Und nun betritt ein Oppositionsführer die große politische Bühne, der allem Anschein nach Finnlands nächster Regierungschef sein wird: Juha Sipilä. Seine sozialliberale Zentrumspartei führt in den Umfragen, obwohl der Spitzenkandidat bei seinen Landsleuten längst nicht so bekannt ist wie Noch-Premier Stubb. Seit 2011 sitzt der IT-Millionär im finnischen Parlament. Der 53 Jahre alte Ingenieur hat vor seiner politischen Laufbahn als Geschäftsmann ein Vermögen verdient. Seine Erfahrung soll ihm nun helfen, als Premier die Wirtschaft in seinem Land endlich auch wieder auf Erfolgskurs zu bringen. Der gläubige Christ und Abtreibungsgegner hat versprochen, im privaten Sektor in den nächsten zehn Jahren 200.000 neue Jobs zu schaffen – das sind doppelt so viele, wie Finnland seit 2008 verloren hat.

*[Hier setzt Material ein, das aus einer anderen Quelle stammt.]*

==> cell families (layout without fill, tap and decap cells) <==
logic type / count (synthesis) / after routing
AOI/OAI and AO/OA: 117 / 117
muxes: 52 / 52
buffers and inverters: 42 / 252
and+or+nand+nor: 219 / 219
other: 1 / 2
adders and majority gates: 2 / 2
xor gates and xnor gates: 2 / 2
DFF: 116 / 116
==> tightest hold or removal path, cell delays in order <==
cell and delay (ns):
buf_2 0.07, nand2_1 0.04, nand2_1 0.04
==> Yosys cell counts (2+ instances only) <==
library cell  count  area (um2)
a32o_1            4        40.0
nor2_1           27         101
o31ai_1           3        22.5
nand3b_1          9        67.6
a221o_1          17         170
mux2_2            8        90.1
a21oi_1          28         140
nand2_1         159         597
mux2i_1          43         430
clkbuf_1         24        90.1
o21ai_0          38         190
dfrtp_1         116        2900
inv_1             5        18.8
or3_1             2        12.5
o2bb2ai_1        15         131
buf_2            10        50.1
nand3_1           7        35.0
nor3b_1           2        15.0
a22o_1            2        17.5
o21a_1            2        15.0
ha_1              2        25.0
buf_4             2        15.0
--- src/rtl/uart_tx_scheduler.sv ---
// rtl/uart_tx_scheduler.sv - round-robin shared UART transmitter with registered serial output
module uart_tx_scheduler #(
    parameter int NUM_REQ    = 4,
    parameter int DATA_WIDTH = 8,
    parameter int CLK_DIV    = 16,
    parameter int PARITY_EN  = 1,
    parameter int PARITY_ODD = 0,
    parameter int STOP_BITS  = 1
) (
    input  logic                            pclk,
    input  logic                            areset,
    input  logic [NUM_REQ-1:0]              req_valid,
    input  logic [NUM_REQ*DATA_WIDTH-1:0]   req_data,
    output logic [NUM_REQ-1:0]              req_ready,
    output logic                            tx,
    output logic                            busy,
    output logic [$clog2(NUM_REQ)-1:0]      grant_id,
    output logic                            frame_done
);

    localparam int IW = $clog2(NUM_REQ);
    localparam int BW = $clog2(CLK_DIV);
    localparam int CW = $clog2(DATA_WIDTH);
    localparam logic [BW-1:0] BAUD_MAX  = BW'(CLK_DIV - 1);
    localparam logic [BW-1:0] BAUD_PEN  = BW'(CLK_DIV - 2);
    localparam logic [CW-1:0] BIT_LAST  = CW'(DATA_WIDTH - 1);
    localparam logic [CW-1:0] STOP_LAST = CW'(STOP_BITS - 1);
    localparam logic [IW-1:0] LAST_RST  = IW'(NUM_REQ - 1);
    localparam logic          PAR_ODD   = (PARITY_ODD != 0);

    typedef enum logic [2:0] {
        S_IDLE,
        S_START,
        S_DATA,
        S_PARITY,
        S_STOP
    } state_t;

    state_t                r_state;
    logic [BW-1:0]         r_baud;
    logic [CW-1:0]         r_bit;
    logic [DATA_WIDTH-1:0] r_shift;
    logic                  r_parity;
    logic [IW-1:0]         r_last;
    logic                  r_tx;
    logic                  r_busy;
    logic [IW-1:0]         r_grant_id;
    logic                  r_frame_done;

    logic                  w_found;
    logic [IW-1:0]         w_win;
    logic [IW-1:0]         w_idx;
    logic                  w_grant;
    logic                  w_baud_wrap;
    logic [DATA_WIDTH-1:0] w_data;

    // Search starts one past the previous winner so every requester gets a turn.
    always_comb begin
        w_found = 1'b0;
        w_win   = '0;
        w_idx   = '0;
        for (int k = 1; k <= NUM_REQ; k++) begin
            w_idx = IW'((int'(r_last) + k) % NUM_REQ);
            if (!w_found && req_valid[w_idx]) begin
                w_found = 1'b1;
                w_win   = w_idx;
            end
        end
    end

    assign w_grant     = (r_state == S_IDLE) && !areset && w_found;
    assign req_ready   = w_grant ? (NUM_REQ'(1) << w_win) : '0;
    assign w_data      = req_data[w_win*DATA_WIDTH +: DATA_WIDTH];
    assign w_baud_wrap = (r_baud == BAUD_MAX);

    assign tx         = r_tx;
    assign busy       = r_busy;
    assign grant_id   = r_grant_id;
    assign frame_done = r_frame_done;

    always_ff @(posedge pclk) begin
        if (areset) begin
            r_state      <= S_IDLE;
            r_baud       <= '0;
            r_bit        <= '0;
            r_shift      <= '0;
            r_parity     <= 1'b0;
            r_last       <= LAST_RST;
            r_tx         <= 1'b1;
            r_busy       <= 1'b0;
            r_grant_id   <= '0;
            r_frame_done <= 1'b0;
        end else begin
            r_frame_done <= 1'b0;
            case (r_state)
                S_IDLE: begin
                    if (w_grant) begin
                        r_shift    <= w_data;
                        r_parity   <= (^w_data) ^ PAR_ODD;
                        r_last     <= w_win;
                        r_grant_id <= w_win;
                        r_baud     <= '0;
                        r_bit      <= '0;
                        r_tx       <= 1'b0;
                        r_busy     <= 1'b1;
                        r_state    <= S_START;
                    end
                end
                S_START: begin
                    if (w_baud_wrap) begin
                        r_baud  <= '0;
                        r_tx    <= r_shift[0];
                        r_state <= S_DATA;
                    end else begin
                        r_baud <= r_baud + 1'b1;
                    end
                end
                S_DATA: begin
                    if (w_baud_wrap) begin
                        r_baud <= '0;
                        if (r_bit == BIT_LAST) begin
                            r_bit <= '0;
                            if (PARITY_EN != 0) begin
                                r_tx    <= r_parity;
                                r_state <= S_PARITY;
                            end else begin
                                r_tx    <= 1'b1;
                                r_state <= S_STOP;
                            end
                        end else begin
                            r_bit   <= r_bit + 1'b1;
                            r_shift <= r_shift >> 1;
                            r_tx    <= r_shift[1];
                        end
                    end else begin
                        r_baud <= r_baud + 1'b1;
                    end
                end
                S_PARITY: begin
                    if (w_baud_wrap) begin
                        r_baud  <= '0;
                        r_tx    <= 1'b1;
                        r_state <= S_STOP;
                    end else begin
                        r_baud <= r_baud + 1'b1;
                    end
                end
                S_STOP: begin
                    // Raised one edge early so the registered pulse lands on the final stop cycle.
                    if (r_bit == STOP_LAST && r_baud == BAUD_PEN) begin
                        r_frame_done <= 1'b1;
                    end
                    if (w_baud_wrap) begin
                        r_baud <= '0;
                        if (r_bit == STOP_LAST) begin
                            r_bit   <= '0;
                            r_busy  <= 1'b0;
                            r_state <= S_IDLE;
                        end else begin
                            r_bit <= r_bit + 1'b1;
                        end
                    end else begin
                        r_baud <= r_baud + 1'b1;
                    end
                end
                default: begin
                    r_state <= S_IDLE;
                end
            endcase
        end
    end

endmodule
--- config.mk ---
export PLATFORM = sky130hd
export DESIGN_NAME = uart_tx_scheduler
export DESIGN_NICKNAME = d
export VERILOG_FILES = /design/src/rtl/uart_tx_scheduler.sv
export SDC_FILE = /design/constraint.sdc
export NUM_CORES = 1
export LEC_CHECK = 0
export BUFFER_PORTS_ARGS = -buffer_cell sky130_fd_sc_hd__buf_2
export CAP_MARGIN = 5
export CORE_ASPECT_RATIO = 2
export CORE_MARGIN = 5
export CORE_UTILIZATION = 54
export CTS_BUF_LIST = sky130_fd_sc_hd__clkbuf_8
export DETAILED_ROUTE_END_ITERATION = 10
export PLACE_DENSITY = 0.91
export SETUP_SLACK_MARGIN = 0.15
export SLEW_MARGIN = 5
export SYNTH_ARGS = -nofsm -noshare
export SYNTH_HDL_FRONTEND = slang
export SYNTH_SLANG_ARGS = --single-unit
--- constraint.sdc ---
create_clock -name pclk -period 2.5 [get_ports pclk]
set_input_delay 0.25 -clock pclk [delete_from_list [all_inputs] [get_ports pclk]]
set_output_delay 0.25 -clock pclk [all_outputs]
set_load 0.02 [all_outputs]
==> results.yml <==
global_routing:
  antenna_violations_before_repair: 0
  grt_pass1_vias: 1783
  grt_max_degree: 29
  grt.overflow.total: 0
  grt_pass1_wl_um: 7110
  grt_util_all_layers_pct: 19.0
final_layout:
  area_used_by_multi_input_combinational_logic_sq_mm: 0.00118
  finalNetCount: 308
  layout-area-overhead-vs-synth_pct: 25.9
  final_layout_size_suffix_gt1_share_pct: 32.6
  final_core_util_pct: 70.0
  n_fill_cell: 234
  sequential_cell_area_sq_um: 526
  antenna-diode-count: 0
  final_design_area_no_fill_sq_mm: 0.00221
yosys:
  ys.flop_type: "sky130_fd_sc_hd__dfxtp_1"
  synthesis.area_sq_mm: 0.00175
  syn_nets: 257
  number_of_synthesized_register_bits: 26
  async_flop_share_pct: 0
  synth_edf_count: 0
  yosys.area.top_type_share_pct: 29.7
  synthesis.instances: 214
  synth-seq-area-share_pct: 29.7
  cell_type_with_the_highest_aggregate_area_in_the_netlist: "sky130_fd_sc_hd__dfxtp_1"
  synth_top_cells_by_area: "sky130_fd_sc_hd__dfxtp_1 30%, sky130_fd_sc_hd__mux2i_1 7.4%, sky130_fd_sc_hd__nand2_1 6.6%"
  yosys_warnings: 0
  distinct_cell_type_count_after_synthesis: 43
  mean_post_synth_cell_area_sq_um: 8.20
sta:
  fin_worst_hold_slack_ns: 0.386
  slew_limit_headroom_pct: 56.6
  skew_ns: 0.00372
  tns_ns: 0
  worst_pin_slew_ns: 0.647
  final_min_period_over_clock_period_pct: 96.8
  report.final.setup_viol: 0
  clock.fmax_ghz: 0.413
  count_of_final_hold_check_violations: 0
  final_period_minus_worst_setup_slack_ns: 2.42
  drv_slew: 0
outcome:
  outcome: "complete, no violations"
worst_setup_path:
  worst-endpoint-required_ns: 2.70
  worstPathArrival_ns: 2.62
  critical_path_peak_fanout: 11
  setup.worst_path.start: "r_last[1]"
  cp_slowest_stage_delay_ns: 0.48
  regToRegStartpoint: "r_last[1]"
  critical_path.startpoint_type: "flip-flop"
  path_cells: "buf_4 > o221ai_4 > buf_6 > a21oi_1 > a32oi_2 > xor2_1 > xnor3_1 > a211oi_2"
  cpLargestDelayFamily: "compound AO/OA/AOI/OAI gates"
  cp_slowest_cell: "sky130_fd_sc_hd__xnor3_1"
  timing.setup.critical_path_class: "reg -> reg"
  cp.buffers_inverters: 2
  endpoint_kind: "flip-flop"
drt:
  detail-route-antenna-nets: 0
  violation_count_after_the_first_detailed_routing_iteration: 37
  firstDrtPassIters: 4
  drt_drc_violations_left: 0
  drt-vias-per-instance: 6.12
  via_count: 1806
  post_drt_wl_per_cell_um: 17.1
  route.final.wire_length_um: 5040
placed_design:
  hpwlAfterDp_um: 3400
  buffer_ports.inserted: 46
  placed_cell_area_sq_mm: 0.00199
  gpl.final_weighted_congestion: 0.856
floorplanning:
  dieWidth_um: 50.3
  dieArea_sq_mm: 0.00456
  core-area_sq_mm: 0.00316
  ios: 47
  floorplan.initialDensity_pct: 55.6
  die_h_um: 90.6
  floorplan.rows: 29
power:
  design_power_total_mw: 1.46
  static-leakage-power_nw: 1.00
  ir_drop_uv: 569
  power_per_cell_area_mw_per_mm2: 660
clocking:
  clock_tree.htree_level_count: 1
  holdBufCountCts: 0
  cts.clk_slew.worst_paths_ns: 0.09
  cts_tree: "yes"
  clkLatencyLatePin_ns: 0.27
  cts-root-to-sink-buffers: 2
  cts_made_buffers: 3
  cts_sinks: 26
  clock_tree_root_buffer_cell: "sky130_fd_sc_hd__clkbuf_8"
run:
  cap_violations: 0
worst_hold_path:
  min_from: "req_data[7]"
  hp-class: "in -> reg"
## cells in the mapped netlist (2+ instances only)
cell / instances
sky130_fd_sc_hd__nand3_1: 4
sky130_fd_sc_hd__or3_1: 3
sky130_fd_sc_hd__xor2_1: 3
sky130_fd_sc_hd__a31oi_1: 2
sky130_fd_sc_hd__nor3_1: 10
sky130_fd_sc_hd__clkbuf_8: 3
sky130_fd_sc_hd__xnor2_1: 2
sky130_fd_sc_hd__and3_1: 3
sky130_fd_sc_hd__xnor3_1: 2
sky130_fd_sc_hd__nor2_1: 26
sky130_fd_sc_hd__inv_1: 7
sky130_fd_sc_hd__o22ai_1: 2
sky130_fd_sc_hd__mux2i_1: 13
sky130_fd_sc_hd__clkbuf_1: 6
sky130_fd_sc_hd__dfxtp_1: 26
sky130_fd_sc_hd__buf_6: 2
sky130_fd_sc_hd__nor2b_1: 4
sky130_fd_sc_hd__a211oi_1: 9
sky130_fd_sc_hd__a21oi_1: 18
sky130_fd_sc_hd__nand4b_1: 2
sky130_fd_sc_hd__ha_1: 5
sky130_fd_sc_hd__a32oi_1: 5
sky130_fd_sc_hd__a211oi_2: 2
sky130_fd_sc_hd__o21ai_0: 4
sky130_fd_sc_hd__buf_2: 2
sky130_fd_sc_hd__nand2b_1: 2
sky130_fd_sc_hd__nand2_1: 31
## layout make-up
cell class / count / share of cell area [%]
inverter: 7 / 1.19
multi-input combinational: 167 / 53.3
sequential: 26 / 23.8
clock buffer: 3 / 1.87
tap: 31 / 1.76
timing repair buffer: 60 / 16.7
clock inverter: 1 / 1.36
## cells in the final DEF, fill, tap and decap left out, types with 5 or more instances in the layout
cell	instances
sky130_fd_sc_hd__a211oi_1	9
sky130_fd_sc_hd__a21oi_1	18
sky130_fd_sc_hd__a32oi_2	6
sky130_fd_sc_hd__buf_2	46
sky130_fd_sc_hd__buf_4	11
sky130_fd_sc_hd__dfxtp_1	24
sky130_fd_sc_hd__ha_1	5
sky130_fd_sc_hd__inv_1	7
sky130_fd_sc_hd__mux2i_1	9
sky130_fd_sc_hd__nand2_1	31
sky130_fd_sc_hd__nor2_1	26
sky130_fd_sc_hd__nor3_1	10
## repair_timing
action / 4_1_cts / 5_1_grt
gates cloned: 0 / 1
setup buffers: 1 / 4
gates resized for setup: 3 / 14
setup endpoints to repair: 1 / 1
pin swaps: 1 / 4
## routing by layer
metal  up-vias  GRT usage [%]  share of wire [%]  wire length, um
met2        69           36.1                 55             2800
met3        23           3.31                5.2              261
met5         -              0                  0                0
met1       848           16.6                 35             1750
li1        866              -                  -                -
met4         0           12.4                4.7              236
## sequential cells by signal, indices dropped and copies added (netlist names)
signal      flops
frame_done      1
busy            1
r_baud          4
r_parity        1
grant_id        2
r_state         3
r_bit           3
r_last          2
r_shift         8
tx              1
## power by group
group / switching (mW) / internal [mW] / leakage, nW
clock network: 0.130 / 0.214 / 0.0357
registers: 0.0392 / 0.457 / 0.214
logic: 0.315 / 0.303 / 0.753
total: 0.484 / 0.974 / 1.00
## worst paths after layout
check             slack [ns]  depth (start not counted)    endpoint
setup / recovery        0.08                          8    r_parity
hold / removal          0.39                          5  r_shift[7]
setup reg to reg        0.08                          8    r_parity
hold reg to reg         0.48                          2    r_bit[2]
## tightest hold or removal path, cell delays in order
cell and delay, ns:
sky130_fd_sc_hd__buf_2 0.10, sky130_fd_sc_hd__nand2_1 0.06, sky130_fd_sc_hd__a32oi_2 0.07, sky130_fd_sc_hd__nand2_1 0.07, sky130_fd_sc_hd__a21oi_1 0.06
## logic make-up after synthesis
group           count (synthesis)  synth area share, %
buf+inv                        21                 7.42
mux                            14                 8.20
simple gates                   88                 23.2
compound gates                 52                 22.0
flops                          26                 29.7
fa+ha+maj                       5                 3.57
xor+xnor                        8                 5.99
## metrics by stage
step / setup WS, ns / std cells
finish: 0.0810 / 295
global route: -0.0449 / 295
CTS: 0.154 / 290
detailed placement: -0.0368 / 285
global placement: 0.124 / 285
floorplan: 0.223 / 214
No activity file was read; power rests on OpenSTA's default activity.
`src/rtl/ram_arb_pkg.sv`:
```
// Shared types and helpers for the round-robin RAM port arbiter.
package ram_arb_pkg;

    localparam int MAX_REQ = 8;

    // Bits needed to name one of n requesters (at least one bit).
    function automatic int owner_bits(input int n);
        return (n > 2) ? $clog2(n) : 1;
    endfunction

    typedef logic [$clog2(MAX_REQ)-1:0] owner_idx_t;

    typedef struct packed {
        logic       rd_valid;
        owner_idx_t owner_idx;
    } rd_track_t;

    typedef enum logic {
        ST_OPEN,
        ST_LOCKED
    } lock_state_t;

endpackage

```
`src/rtl/rr_priority_pick.sv`:
```
// Rotating-priority encoder: the first asserted request at or after start
// (wrapping modulo N) wins; returns it as one-hot and as an index.
module rr_priority_pick #(
    parameter int N  = 3,
    parameter int IW = 2
) (
    input  logic [N-1:0]  req,
    input  logic [IW-1:0] start,
    output logic [N-1:0]  grant,
    output logic [IW-1:0] idx,
    output logic          any
);

    int          pos;
    logic [IW-1:0] pos_idx;

    // Scan offsets from farthest to nearest so the nearest request overrides.
    always_comb begin
        grant   = '0;
        idx     = '0;
        any     = 1'b0;
        pos     = 0;
        pos_idx = '0;
        for (int k = N - 1; k >= 0; k--) begin
            pos = int'(start) + k;
            if (pos >= N) begin
                pos = pos - N;
            end
            pos_idx = IW'(pos);
            if (req[pos_idx]) begin
                grant = N'(1) << pos_idx;
                idx   = pos_idx;
                any   = 1'b1;
            end
        end
    end

endmodule

```
`src/rtl/ram_port_arbiter.sv`:
```
// Round-robin arbiter sharing one 2-cycle-latency single-port RAM among NUM_REQ
// requesters. Define RAM_ARB_LOCK_EN to enable the req_lock bus-lock feature.
module ram_port_arbiter
    import ram_arb_pkg::*;
#(
    parameter  int NUM_REQ   = 3,
    parameter  int WIDTH     = 8,
    parameter  int WORDS     = 2048,
    localparam int ADDR_BITS = $clog2(WORDS - 1)
) (
    input  logic                          clock,
    input  logic                          reset_n,
    input  logic [NUM_REQ-1:0]            req_valid,
    input  logic [NUM_REQ-1:0]            req_we,
    input  logic [NUM_REQ-1:0]            req_lock,
    input  logic [NUM_REQ*ADDR_BITS-1:0]  req_addr,
    input  logic [NUM_REQ*WIDTH-1:0]      req_wdata,
    output logic [NUM_REQ-1:0]            req_ready,
    output logic [NUM_REQ-1:0]            rsp_valid,
    output logic [WIDTH-1:0]              rsp_data,
    output logic [ADDR_BITS-1:0]          ram_address,
    output logic                          ram_wren,
    output logic [WIDTH-1:0]              ram_write_data,
    input  logic [WIDTH-1:0]              ram_read_data
);

    localparam int IW = owner_bits(NUM_REQ);

    function automatic logic [IW-1:0] next_idx(input logic [IW-1:0] i);
        return (i == IW'(NUM_REQ - 1)) ? '0 : i + IW'(1);
    endfunction

    logic [ADDR_BITS-1:0] addr_arr  [NUM_REQ];
    logic [WIDTH-1:0]     wdata_arr [NUM_REQ];

    logic [IW-1:0]      rr_ptr_reg, rr_ptr_next;
    rd_track_t          trk_reg [2];
    rd_track_t          trk_next;

    logic [NUM_REQ-1:0] pick_req;
    logic [IW-1:0]      pick_start;
    logic [NUM_REQ-1:0] pick_grant;
    logic [IW-1:0]      win;
    logic               pick_any;
    logic               grant_any;

    genvar gi;
    generate
        for (gi = 0; gi < NUM_REQ; gi++) begin : g_slice
            assign addr_arr[gi]  = req_addr[gi*ADDR_BITS +: ADDR_BITS];
            assign wdata_arr[gi] = req_wdata[gi*WIDTH +: WIDTH];
            assign rsp_valid[gi] = trk_reg[1].rd_valid &&
                                   (trk_reg[1].owner_idx == owner_idx_t'(gi));
        end
    endgenerate

    rr_priority_pick #(
        .N  (NUM_REQ),
        .IW (IW)
    ) u_pick (
        .req   (pick_req),
        .start (pick_start),
        .grant (pick_grant),
        .idx   (win),
        .any   (pick_any)
    );

    // Grants are suppressed while reset is asserted so nothing reaches the RAM.
    assign req_ready      = pick_grant & {NUM_REQ{reset_n}};
    assign grant_any      = pick_any & reset_n;
    assign ram_address    = grant_any ? addr_arr[win]  : addr_arr[0];
    assign ram_write_data = grant_any ? wdata_arr[win] : wdata_arr[0];
    assign ram_wren       = grant_any & req_we[win];
    assign rsp_data       = ram_read_data;

    assign trk_next.rd_valid  = grant_any & ~req_we[win];
    assign trk_next.owner_idx = owner_idx_t'(win);

`ifdef RAM_ARB_LOCK_EN
    lock_state_t   state_reg, state_next;
    logic [IW-1:0] lock_owner_reg, lock_owner_next;
    logic          lock_hold;

    assign lock_hold  = (state_reg == ST_LOCKED) && req_lock[lock_owner_reg];
    assign pick_req   = lock_hold ? (req_valid & (NUM_REQ'(1) << lock_owner_reg)) : req_valid;
    // On the release cycle arbitration restarts just past the former owner.
    assign pick_start = lock_hold                  ? lock_owner_reg :
                        (state_reg == ST_LOCKED)   ? next_idx(lock_owner_reg) :
                                                     rr_ptr_reg;

    always_comb begin
        state_next      = state_reg;
        lock_owner_next = lock_owner_reg;
        rr_ptr_next     = rr_ptr_reg;
        if (!lock_hold) begin
            state_next = ST_OPEN;
            if (grant_any) begin
                if (req_lock[win]) begin
                    state_next      = ST_LOCKED;
                    lock_owner_next = win;
                end else begin
                    rr_ptr_next = next_idx(win);
                end
            end
        end
    end

    always_ff @(posedge clock) begin
        if (!reset_n) begin
            state_reg      <= ST_OPEN;
            lock_owner_reg <= '0;
        end else begin
            state_reg      <= state_next;
            lock_owner_reg <= lock_owner_next;
        end
    end
`else
    logic unused_lock;

    assign unused_lock = ^req_lock;
    assign pick_req    = req_valid;
    assign pick_start  = rr_ptr_reg;

    always_comb begin
        rr_ptr_next = rr_ptr_reg;
        if (grant_any) begin
            rr_ptr_next = next_idx(win);
        end
    end
`endif

    // Clearing both stages on reset drops any reads still in flight.
    always_ff @(posedge clock) begin
        if (!reset_n) begin
            rr_ptr_reg <= '0;
            trk_reg[0] <= '0;
            trk_reg[1] <= '0;
        end else begin
            rr_ptr_reg <= rr_ptr_next;
            trk_reg[0] <= trk_next;
            trk_reg[1] <= trk_reg[0];
        end
    end

endmodule

```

Nur: Wie genau Sipilä das erreichen will, sei weiterhin unklar, kritisiert der Politikwissenschaftler Ville Pitkänen: „Sipilä hat bisher keinen detaillierten Plan vorgelegt, wie er das Problem besser lösen wolle als die amtierende Regierung. Aber das muss er auch gar nicht. Der wichtigste Grund, warum seine Partei in den Umfragen vorn liegt, ist, dass die Regierung so schlecht arbeitet.“
Die meisten finnischen Parteien stimmen darin überein, dass kein Weg am Sparen vorbeiführt. „Ich glaube, wir sind bereit, harte Zeiten zu akzeptieren“, sagte Sipilä. Das mag stimmen. Doch die Furcht ist groß, dass sich auch die nächste Koalition darüber zerstreiten wird, an welchen Stellen genau gekürzt werden soll. Die Umfragen sagen zwar einen Sieg von Sipiläs Zentrumspartei voraus, doch dieser wird wohl nicht klar genug ausfallen, um auf Koalitionspartner verzichten zu können. Als Land ohne etablierte politische Blöcke ist fast alles denkbar am Tag nach der Wahl. Sogar der erstmalige Einzug der rechtsextremen und Europafeindlichen „Wahren Finnen“ von Timo Soini in eine Regierungskoalition.